Yamuna et al. (2002) stated that the immune defense of invertebrates is extremely efficient and like vertebrates, is mediated by complex cellular and hormonal interactions. They also reported that activation of immune functions worked well in test prawns, Macrobrachium malcolmsonii exposed to lowest sublethal concentrations of mercury and copper, hence total hemocytes number, percentile phagocytosis and superoxide anion production were found to be enhanced while higher sublethal concentrations of these metals have inhibitory effects on the hemocytes-mediated immune functions, therefore total hemocytes number, percentile phagocytosis and superoxide anion production were found to be declined.

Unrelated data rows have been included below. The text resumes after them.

--- src/hw/rtl/tlcc_pkg.sv ---
// Shared types and constants of the transpose-list chunk cache directory.
package tlcc_pkg;

    localparam int DEFAULT_ENTRIES = 16;
    localparam int TAG_W           = 32;
    localparam int KIND_W          = 2;
    localparam int SLOT_IO_W       = 4;

    localparam logic [KIND_W-1:0] KIND_LOOKUP  = 2'd0;
    localparam logic [KIND_W-1:0] KIND_ALLOC   = 2'd1;
    localparam logic [KIND_W-1:0] KIND_RELEASE = 2'd2;

    typedef struct packed {
        logic              load;
        logic              exec;
        logic [KIND_W-1:0] kind;
        logic              key_en;
    } cell_ctrl_t;

endpackage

There was an increase in the differential polymorpho-neutrophils count with increase exposure period from 0 to 14 days. Though there was no regular pattern between sublethal concentrations with differential polymorpho-neutrophils count, the longer the exposure period of the test organism, M. vollenhoevenii the higher the level of the differential polymorpho-neutrophils count. The differential polymorpho-neutrophils indicate level of stress on organisms. The differential lymphocyte count was found to decrease with increase in the number of days from day 0 to day 14, though there was no regular pattern between sublethal concentration and the differential lymphocyte count. The ANOVA and Duncan test revealed significant differences (p>0.05) in each of the haematological parameters in the different sublethal concentrations. The differential eosinophil count seems to be of no importance as no values were recorded in the test organism. Other authors who have identified blood parameters as potential tools for identification of stress in the environment include, Jusila et al. (2001) and Masson et al. (2002). According to these researchers, blood parameters such as levels of cortisol, glycemia, haemoglobin, hematocrit, Cl¯ content, haemolymph clotting time and total haemocyte counts are very useful indicators of chemical/physical stress in the environment.

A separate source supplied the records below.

==> src/design/tad_div.sv <==
// ----------------------------------------------------------------------------
// tad_div
// Pipelined restoring divider, one quotient bit per stage, with sideband.
// ----------------------------------------------------------------------------
module tad_div #(
	parameter int NW = 32,
	parameter int DW = 16,
	parameter int SW = 1
) (
	input  logic          clk,
	input  logic          arst_n,
	input  logic          en,
	input  logic          in_valid,
	input  logic [NW-1:0] num,
	input  logic [DW-1:0] den,
	input  logic [SW-1:0] side_in,
	output logic          out_valid,
	output logic [NW-1:0] quo,
	output logic [SW-1:0] side_out
);

	logic          vld_s  [NW];
	logic [DW-1:0] rem_s  [NW];
	logic [NW-1:0] num_s  [NW];
	logic [NW-1:0] quo_s  [NW];
	logic [DW-1:0] den_s  [NW];
	logic [SW-1:0] side_s [NW];

	for (genvar k = 0; k < NW; k++) begin : g_stage
		logic          vld_in;
		logic [DW-1:0] rem_in;
		logic [NW-1:0] num_in;
		logic [NW-1:0] quo_in;
		logic [DW-1:0] den_in;
		logic [SW-1:0] sd_in;
		logic [DW:0]   trial;
		logic          ge;

		if (k == 0) begin : g_first
			assign vld_in = in_valid;
			assign rem_in = '0;
			assign num_in = num;
			assign quo_in = '0;
			assign den_in = den;
			assign sd_in  = side_in;
		end else begin : g_next
			assign vld_in = vld_s[k-1];
			assign rem_in = rem_s[k-1];
			assign num_in = num_s[k-1];
			assign quo_in = quo_s[k-1];
			assign den_in = den_s[k-1];
			assign sd_in  = side_s[k-1];
		end

		assign trial = {rem_in, num_in[NW-1]};
		assign ge    = (trial >= {1'b0, den_in});

		always_ff @(posedge clk or negedge arst_n) begin
			if (!arst_n) begin
				vld_s[k] <= 1'b0;
			end else if (en) begin
				vld_s[k] <= vld_in;
			end
		end

		always_ff @(posedge clk) begin
			if (en) begin
				rem_s[k]  <= ge ? DW'(trial - {1'b0, den_in}) : DW'(trial);
				num_s[k]  <= num_in << 1;
				quo_s[k]  <= {quo_in[NW-2:0], ge};
				den_s[k]  <= den_in;
				side_s[k] <= sd_in;
			end
		end
	end

	assign out_valid = vld_s[NW-1];
	assign quo       = quo_s[NW-1];
	assign side_out  = side_s[NW-1];

endmodule

==> config.mk <==
export PLATFORM = sky130hd
export DESIGN_NAME = tad_div
export DESIGN_NICKNAME = d
export VERILOG_FILES = /design/src/design/tad_div.sv
export SDC_FILE = /design/constraint.sdc
export NUM_CORES = 2
export LEC_CHECK = 0
export ABC_AREA = 1
export BUFFER_PORTS_ARGS = -buffer_cell sky130_fd_sc_hd__buf_4
export CAP_MARGIN = 30
export CORE_ASPECT_RATIO = 0.9
export CORE_MARGIN = 2
export CORE_UTILIZATION = 64
export DETAILED_ROUTE_END_ITERATION = 10
export GPL_TIMING_DRIVEN = 1
export PLACE_DENSITY = 0.8
export SLEW_MARGIN = 0
export SYNTH_ARGS = -nofsm -noshare
export SYNTH_HDL_FRONTEND = slang
export SYNTH_SLANG_ARGS = --single-unit
==> constraint.sdc <==
create_clock -name clk -period 2.52 [get_ports clk]
set_input_delay 0.504 -clock clk [delete_from_list [all_inputs] [get_ports clk]]
set_output_delay 0.504 -clock clk [all_outputs]
set_load 0.1 [all_outputs]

In conclusion, the result of this present study suggests the use of dispersants for control of spent lubricant oil spillage may actually reduce biological damage if the varying mixtures of SLO and dispersants at certain ratios are taken into considerations. If this is done the immune functions of the test prawns, M. vollenhoevenii would be less susceptible to any disease and stress induced toxicant as indicated by the results obtained in varying sublethal concentrations on the tests prawns. Hence, pollution of natural aquatic environment by spent lubricant oil spillage should be strictly monitored.